Off-season promotion to get a boost

More tourists will be coming to Whidbey Island and spending their money during the fall-to-spring off-season if a new marketing campaign works as intended.

Members of the islandwide lodging tax committee recently hired a Seattle marketing firm, Big Bang, to create a $250,000 marketing program for Whidbey Island.

Oak Harbor City Council member Sheilah Crider, who is the city’s representative on the committee, said the advertising effort will focus on “the shoulder season, when we don’t have anyone coming here.”

The committee is funded by lodging taxes from hotels, motels and bed and breakfast establishments. A couple of years ago, the state Legislature passed a law allowing local governments to implement lodging taxes to 4 percent, up from 2 percent.

Island County, Oak Harbor and Coupeville raised their lodging tax the additional 2 percent in order to create a combined marketing program for the entire county. Langley is contributing 1 percent toward the program.

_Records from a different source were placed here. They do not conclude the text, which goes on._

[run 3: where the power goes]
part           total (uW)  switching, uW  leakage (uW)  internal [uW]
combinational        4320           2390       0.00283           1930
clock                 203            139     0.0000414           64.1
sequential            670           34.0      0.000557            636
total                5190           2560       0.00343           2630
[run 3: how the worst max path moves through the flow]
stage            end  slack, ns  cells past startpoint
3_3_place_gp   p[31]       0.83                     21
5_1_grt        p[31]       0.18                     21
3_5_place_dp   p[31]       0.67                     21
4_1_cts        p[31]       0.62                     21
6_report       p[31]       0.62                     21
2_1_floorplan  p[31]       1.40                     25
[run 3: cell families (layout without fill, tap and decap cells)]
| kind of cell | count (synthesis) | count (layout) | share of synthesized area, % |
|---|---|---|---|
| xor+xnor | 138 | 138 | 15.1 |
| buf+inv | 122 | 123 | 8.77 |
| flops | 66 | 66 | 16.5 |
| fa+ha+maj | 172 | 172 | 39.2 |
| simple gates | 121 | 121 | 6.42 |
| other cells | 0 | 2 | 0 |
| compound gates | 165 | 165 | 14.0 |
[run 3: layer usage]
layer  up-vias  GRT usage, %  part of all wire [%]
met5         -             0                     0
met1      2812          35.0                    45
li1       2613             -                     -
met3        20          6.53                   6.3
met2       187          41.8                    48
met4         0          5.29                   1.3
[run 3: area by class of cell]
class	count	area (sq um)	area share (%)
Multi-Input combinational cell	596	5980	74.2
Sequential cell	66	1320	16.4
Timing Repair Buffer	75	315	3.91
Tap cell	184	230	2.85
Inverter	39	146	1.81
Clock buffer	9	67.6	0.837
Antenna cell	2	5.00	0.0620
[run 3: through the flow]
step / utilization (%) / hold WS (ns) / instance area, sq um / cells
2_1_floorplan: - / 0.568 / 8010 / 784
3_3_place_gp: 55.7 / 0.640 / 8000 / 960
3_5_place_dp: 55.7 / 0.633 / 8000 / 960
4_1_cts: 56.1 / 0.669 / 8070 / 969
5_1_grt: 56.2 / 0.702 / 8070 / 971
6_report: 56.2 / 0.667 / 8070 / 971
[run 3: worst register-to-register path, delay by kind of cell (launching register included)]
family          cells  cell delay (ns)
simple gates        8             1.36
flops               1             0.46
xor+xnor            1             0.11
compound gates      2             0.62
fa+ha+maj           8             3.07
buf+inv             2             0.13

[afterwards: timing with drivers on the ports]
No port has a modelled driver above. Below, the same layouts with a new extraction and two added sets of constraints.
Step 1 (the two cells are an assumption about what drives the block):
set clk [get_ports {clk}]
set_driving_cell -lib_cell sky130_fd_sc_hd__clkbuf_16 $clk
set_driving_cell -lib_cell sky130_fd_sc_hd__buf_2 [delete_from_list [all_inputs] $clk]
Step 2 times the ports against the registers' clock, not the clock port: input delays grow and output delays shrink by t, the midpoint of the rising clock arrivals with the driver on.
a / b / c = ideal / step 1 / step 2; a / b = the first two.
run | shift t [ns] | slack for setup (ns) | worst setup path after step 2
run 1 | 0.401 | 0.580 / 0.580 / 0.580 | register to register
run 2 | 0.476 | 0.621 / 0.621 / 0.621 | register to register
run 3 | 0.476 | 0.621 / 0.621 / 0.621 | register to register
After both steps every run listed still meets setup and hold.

According to Crider, the taxes raise $180,000 to $250,000 a year. The committee that governs that money is made up of representatives from the county, the cities, the hotel industry, chambers of commerce, and bed and breakfasts.

The committee initially received 28 proposals from marketing firms around the nation. Members winnowed the number down to eight, then four and finally picked Big Bang.

While Big Bang wasn’t her first choice, Crider said the firm “definitely did their homework on Island County.” The company’s proposal included a picture of people in a canoe heading off into the sunset, she said, with the tongue-in-cheek theme that the county is where people can go to “do nothing.”

Crider said the firm is fine-tuning their campaign and will unveil it at a meeting in October.

The marketing effort will focus on bringing people to the island during the months, Crider said, “between Labor Day and Holland Happening” celebration in Oak Harbor.

“There are events we have during this time that aren’t advertised very well,” she said, referring specifically to the fact that there are many harvest and Christmas events.

There will be TV and print advertising targeting people who live within a 125-mile drive of the island. There are also plans for a Web site with a questionaire about the island’s activities.

If the marketing program takes off, Crider hopes the city of Oak Harbor will get more serious about off-season celebrations.

“Why don’t we something more for the Christmas season in Oak Harbor?” she said. “Why do we let Coupeville continue to do it all?”